Design, synthesis, and evaluation of the in vitro activity of novel dual inhibitors of XOR and URAT1 containing a benzoic acid group

Xanthine oxidoreductase (XOR) and uric acid transporter 1 (URAT1) are involved in the production and reabsorption of uric acid, respectively. However, the currently available individual XOR-or URAT1-targeted drugs have limited efficacy. Thus, strategies for combining XOR inhibitors with uricosuric drugs have been developed. Previous virtual screening identified Compounds 1-5 as hits for the potential dual inhibition of XOR/URAT1. Nevertheless, in vitro experiments yielded unsatisfactory results.
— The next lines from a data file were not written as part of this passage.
==> config.mk <==
export PLATFORM = sky130hd
export DESIGN_NAME = act_unit_arbiter
export DESIGN_NICKNAME = d
export VERILOG_FILES = /design/src/rtl/act_unit_arbiter.sv
export SDC_FILE = /design/constraint.sdc
export NUM_CORES = 1
export LEC_CHECK = 0
export ABC_CLOCK_PERIOD_IN_PS = 2200
export CORE_AREA = 2 2 181 183
export DETAILED_ROUTE_END_ITERATION = 16
export DIE_AREA = 0 0 183 185
export GPL_TIMING_DRIVEN = 0
export REMOVE_ABC_BUFFERS = 1
export SYNTH_ARGS = -nofsm -noshare
export SYNTH_HDL_FRONTEND = slang
export SYNTH_SLANG_ARGS = --single-unit
==> constraint.sdc <==
create_clock -name clk -period 2.2 [get_ports clk]
set_input_delay 0.55 -clock clk [delete_from_list [all_inputs] [get_ports clk]]
set_output_delay 0.55 -clock clk [all_outputs]
set_load 0.03 [all_outputs]
==> src/rtl/act_unit_arbiter.sv <==
// Round-robin arbiter sharing one activation unit among R requesters,
// with operand latching, start/done sequencing and a hang watchdog.
module act_unit_arbiter #(
  parameter int S       = 32,
  parameter int N       = 2,
  parameter int R       = 4,
  parameter int TIMEOUT = 1000,
  parameter int CW      = 16
) (
  input  logic             clk,
  input  logic             rst_n,
  input  logic [R-1:0]     req,
  input  logic [R*S*N-1:0] req_x,
  output logic [R-1:0]     gnt,
  output logic [R-1:0]     rsp_valid,
  output logic [S*N-1:0]   rsp_y,
  output logic             rsp_err,
  output logic             unit_start,
  output logic [S*N-1:0]   unit_x,
  input  logic [S*N-1:0]   unit_y,
  input  logic             unit_done,
  output logic             busy
);

  localparam int SN = S * N;
  localparam int PW = $clog2(R);

  typedef enum logic [2:0] {
    IDLE,
    START,
    GUARD,
    WAIT,
    RESP
  } state_t;

  state_t          state_q;
  logic [PW-1:0]   ptr_q;
  logic [PW-1:0]   sel_q;
  logic [CW-1:0]   wd_q;
  logic [R-1:0]    gnt_q;
  logic [R-1:0]    rsp_valid_q;
  logic [SN-1:0]   rsp_y_q;
  logic            rsp_err_q;
  logic            unit_start_q;
  logic [SN-1:0]   unit_x_q;
  logic            busy_q;

  logic [SN-1:0]   xv [R];
  logic [PW-1:0]   win_d;
  logic [PW-1:0]   idx;
  logic            found;

  for (genvar r = 0; r < R; r++) begin : g_x
    assign xv[r] = req_x[r*SN +: SN];
  end

  // First requester at or after ptr, wrapping mod R
  always_comb begin
    win_d = '0;
    found = 1'b0;
    idx   = '0;
    for (int i = 0; i < R; i++) begin
      idx = PW'((int'(ptr_q) + i) % R);
      if (!found && req[idx]) begin
        found = 1'b1;
        win_d = idx;
      end
    end
  end

  always_ff @(posedge clk or negedge rst_n) begin
    if (!rst_n) begin
      state_q      <= IDLE;
      ptr_q        <= '0;
      sel_q        <= '0;
      wd_q         <= '0;
      gnt_q        <= '0;
      rsp_valid_q  <= '0;
      rsp_y_q      <= '0;
      rsp_err_q    <= 1'b0;
      unit_start_q <= 1'b0;
      unit_x_q     <= '0;
      busy_q       <= 1'b0;
    end else begin
      unit_start_q <= 1'b0;
      rsp_valid_q  <= '0;
      unique case (state_q)
        IDLE: begin
          if (found) begin
            sel_q        <= win_d;
            gnt_q        <= R'(1) << win_d;
            unit_x_q     <= xv[win_d];
            unit_start_q <= 1'b1;
            busy_q       <= 1'b1;
            state_q      <= START;
          end
        end
        START: state_q <= GUARD;
        // done may still be stale from the previous op here
        GUARD: begin
          wd_q    <= '0;
          state_q <= WAIT;
        end
        WAIT: begin
          if (unit_done) begin
            rsp_y_q     <= unit_y;
            rsp_err_q   <= 1'b0;
            rsp_valid_q <= gnt_q;
            state_q     <= RESP;
          end else if (wd_q == CW'(TIMEOUT - 1)) begin
            rsp_y_q     <= '0;
            rsp_err_q   <= 1'b1;
            rsp_valid_q <= gnt_q;
            state_q     <= RESP;
          end else begin
            wd_q <= wd_q + 1'b1;
          end
        end
        RESP: begin
          ptr_q   <= (sel_q == PW'(R - 1)) ? '0 : sel_q + 1'b1;
          gnt_q   <= '0;
          busy_q  <= 1'b0;
          state_q <= IDLE;
        end
        default: state_q <= IDLE;
      endcase
    end
  end

  assign gnt        = gnt_q;
  assign rsp_valid  = rsp_valid_q;
  assign rsp_y      = rsp_y_q;
  assign rsp_err    = rsp_err_q;
  assign unit_start = unit_start_q;
  assign unit_x     = unit_x_q;
  assign busy       = busy_q;

endmodule

==> metrics <==
status=finished, final reports clean; vertical die dimension=185 microns; post-DR wirelength/cell=22.8 microns; Max IR drop VDD=599 uV; Placeable Area=0.0320 sq mm; synth warn=0; crit-path leading delay family=simple AND/OR/NAND/NOR gates; post-DP HPWL=24.9 mm; actual slew at the worst max-slew pin=0.951 ns; global routing usage on met1=24.4%; sequential share of the synthesized area=49.7%; share of synthesized flip-flops with an asynchronous set or reset=100%; commonest non-fill, non-tap cell in the layout=sky130_fd_sc_hd__clkdlybuf4s50_1; R2R depth=7; total via count after detailed routing=7985; max-slew violations=0; most used flip-flop cell after synthesis=sky130_fd_sc_hd__dfrtp_1; setup-violating endpoint count in the final report=0; Hold-fix buffers, CTS=0; final cycle utilization of the critical path=98.4%; maximum clock insertion buffer count=2; cell breakdown of the critical path=clkdlybuf4s15_1 > nor4_1 > or4_4 > inv_16 > o221ai_4 > buf_12 > buf_12 > a221oi_2 > a211oi_1; instance area at placement=0.0134 sq mm; fraction of layout instances using a drive strength above 1=13.1%; setup repair after global routing missed its margin=true; top area cells in the synthesized netlist=sky130_fd_sc_hd__dfrtp_1 50%, sky130_fd_sc_hd__mux2i_1 7.9%, sky130_fd_sc_hd__a22o_1 6.9%, sky130_fd_sc_hd__a211oi_1 5.9%, sky130_fd_sc_hd__and2_1 5.4%; f_max=462 MHz; Hold Vio Cnt, Final=0; count of cell instances traversed by the critical path=9; post-route clock skew=0.0120 ns; CP Capture Type=flop; global-route wire length before repair=53.3 mm; area grow syn2layout=80.5%; Final Core Density=45.9%; count of nets left with antenna violations after detail routing=0; number of antenna violations at the first check in global routing=6; number of cell rows=66; maximum number of pins on one net before global-route repair=107; clock latency on the worst-skew pair=0.43 ns; startpoint type of the worst setup path=primary input; global routing met3 resource utilization=7.20%; routability congestion estimate from global placement=0.783; Netlist Area Pre-Place=0.00815 sq mm; Data arrival, critical path=2.47 ns; routed wire length=36.9 mm; number of enable flip-flop cells after synthesis=0; time the final worst path needs with I/O delays and setup=2.16 ns; commonest cells after routing, fill and taps aside=460 x sky130_fd_sc_hd__clkdlybuf4s50_1, 159 x sky130_fd_sc_hd__dfrtp_1, 82 x sky130_fd_sc_hd__nor2_1; most congested layer reported by global routing=met2; worst min path class=primary input to asynchronous set/reset pin; DRC violations left=0; Static Leakage=6.04 nW; Yosys top cell by area=sky130_fd_sc_hd__dfrtp_1; DRT Pass-1 Iters=4; share of the synthesized area in the top cell type=49.7%; Tot GR Track Use=21.4%; largest incremental delay on the critical path=0.61 ns; clock tree from TritonCTS=yes; Slowest-stage cell, CP=sky130_fd_sc_hd__or4_4; worst slew slack as a fraction of its limit=36.3%; x dimension of the die=183 microns; Num Clock Sinks=162; CP most frequent cell=sky130_fd_sc_hd__buf_12; Avg Synthesized Cell Area=11.2 sq um; DIE AREA=0.0339 sq mm; total number of nets in the final design=1524; required time reported for the critical path endpoint=2.51 ns; cts bufs inserted=17; count of unique library cells instantiated by Yosys=46; starting density of the core=25.4%; number of filler instances in the final layout=3012; number of violations of the max-capacitance limit=0; root buffer selected by CTS=sky130_fd_sc_hd__clkbuf_16; global-route congestion overflow total=0; gate count after technology mapping=731; power density over the cells=1310 mW/mm^2; CP bufs+invs=4; fin area=0.0147 sq mm; Fin Setup TNS=0 ns; Boundary Pins=466; number of global-route vias before repair=8298; Critical Path Fanout Max=24; met2 global-route usage=37.9%; count of buffers inserted at the top-level ports=465; number of H-tree branching levels=4; Worst-path clk slew=0.08 ns; register bit count reported by yosys=162; Critical Setup Path Class=primary input to flop; number of design-rule violations left by the first detailed-router iteration=341; worst slack on hold paths=0.0493 ns; vias per cell=4.94
==> what timing repair did <==
action / 4_1_cts / 5_1_grt
pin swaps: 6 / 5
resized for setup: 47 / 24
gates cloned: 9 / 0
setup endpoints to repair: 116 / 96
setup buffers: 16 / 6
==> cell usage after synthesis, types with 5 or more instances <==
master / number
sky130_fd_sc_hd__dfrtp_1: 162
sky130_fd_sc_hd__nor2_1: 84
sky130_fd_sc_hd__and2_1: 70
sky130_fd_sc_hd__a211oi_1: 64
sky130_fd_sc_hd__a22o_1: 64
sky130_fd_sc_hd__mux2i_1: 64
sky130_fd_sc_hd__a221oi_1: 37
sky130_fd_sc_hd__buf_2: 29
sky130_fd_sc_hd__a221oi_2: 27
sky130_fd_sc_hd__clkbuf_1: 26
sky130_fd_sc_hd__nand2_1: 17
sky130_fd_sc_hd__xor2_1: 12
sky130_fd_sc_hd__nand3_1: 9
sky130_fd_sc_hd__o21ai_0: 7
sky130_fd_sc_hd__nand4_1: 5
==> power breakdown <==
group / leakage (nW) / switching [mW] / internal (mW)
Sequential: 1.95 / 0.698 / 4.26
Combinational: 3.77 / 6.32 / 4.75
Clock: 0.314 / 1.39 / 1.87
Total: 6.04 / 8.40 / 10.9
==> cell type report <==
class                      count  area [sq um]  area share (%)
clock buffer                  18           439            2.98
timing repair buffer         505          5280            35.9
antenna                        2          5.00          0.0340
multi-input combinational    502          4180            28.4
timing repair inverter         2          20.0           0.136
clock inverter                14           191            1.30
tap                          408           510            3.47
inverter                       5          35.0           0.238
sequential                   162          4060            27.6
==> routing by layer <==
metal  routed length [microns]  vias up  share of wire, %
li1                          -     3707                 -
met1                     14700     3895                40
met2                     18500      340                50
met3                      2910       35               7.9
met4                       718        8               1.9
met5                        54        -              0.15
==> worst register-to-register path: cells and delay by family, from the launching register on <==
family          cells  cell delay (ns)
simple gates        3             0.81
flops               1             0.45
buf+inv             2             0.40
compound gates      2             0.40
==> per-stage QoR <==
step	power (mW)	setup slack, ns	std cells
global route	20.3	-0.0553	1617
CTS	19.4	-0.0605	1610
floorplan	10.5	-3.02	666
global placement	14.8	-7.02	1539
finish	19.3	0.0362	1618
detailed placement	15.1	-2.36	1553
==> cell families after synthesis <==
kind of cell / count (synthesis) / share of synthesized area [%]
buffers and inverters: 70 / 4.08
DFF: 162 / 49.7
adders and majority gates: 2 / 0.307
and+or+nand+nor: 204 / 12.7
AOI/OAI and AO/OA: 212 / 23.4
xor gates and xnor gates: 15 / 1.61
muxes: 66 / 8.13
==> registers in the layout (all words and copies together) (netlist names) <==
register and flops:
unit_start 1, sel_q 2, gnt 4, unit_x 64
rsp_valid 4, wd_q 16, state_q 3, ptr_q 2
rsp_y 64, busy 1, rsp_err 1
==> path summary, 6_finish.rpt <==
| check | startpoint | endpoint | slack [ns] |
|---|---|---|---|
| setup reg to reg | wd_q[3]$_DFFE_PN0P_ | rsp_y[3]$_DFFE_PN0P_ | 0.04 |
| setup / recovery | req[2] | unit_x[29]$_DFFE_PN0P_ | 0.04 |
| hold reg to reg | ptr_q[0]$_DFFE_PN0P_ | ptr_q[0]$_DFFE_PN0P_ | 0.49 |
| hold / removal | rst_n | rsp_y[14]$_DFFE_PN0P_ | 0.05 |
| min in group clk | ptr_q[0]$_DFFE_PN0P_ | ptr_q[0]$_DFFE_PN0P_ | 0.49 |
| max in group asynchronous | rst_n | unit_x[19]$_DFFE_PN0P_ | 1.24 |
Power figures use the tool's default switching activity.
The first round of optimization work on those hits was performed, and two series of compounds were designed and synthesized. Compounds of the A series exerted moderate inhibitory effects on URAT1, but extremely weak inhibitory effects on XOR. Compounds of the B series exerted strong inhibitory effects on both XOR and URAT1. B-5 exhibited the greatest inhibitory activity, with similar inhibitory effects on XOR and URAT1. The half maximal inhibitory concentration (IC50) of XOR was 0.012 +/- 0.001 mu M, equivalent to that of febuxostat (IC50 = 0.010 +/- 0.001 mu M). The IC50 of URAT1 was 30.24 +/- 3.46 mu M, equivalent to that of benzbromarone (IC50 = 24.89 +/- 7.53 mu M). Through this optimization, the in vitro activity of most compounds of the A and B series against XOR and URAT1 was significantly improved versus that of the hits. Compound B-5 should be further investigated.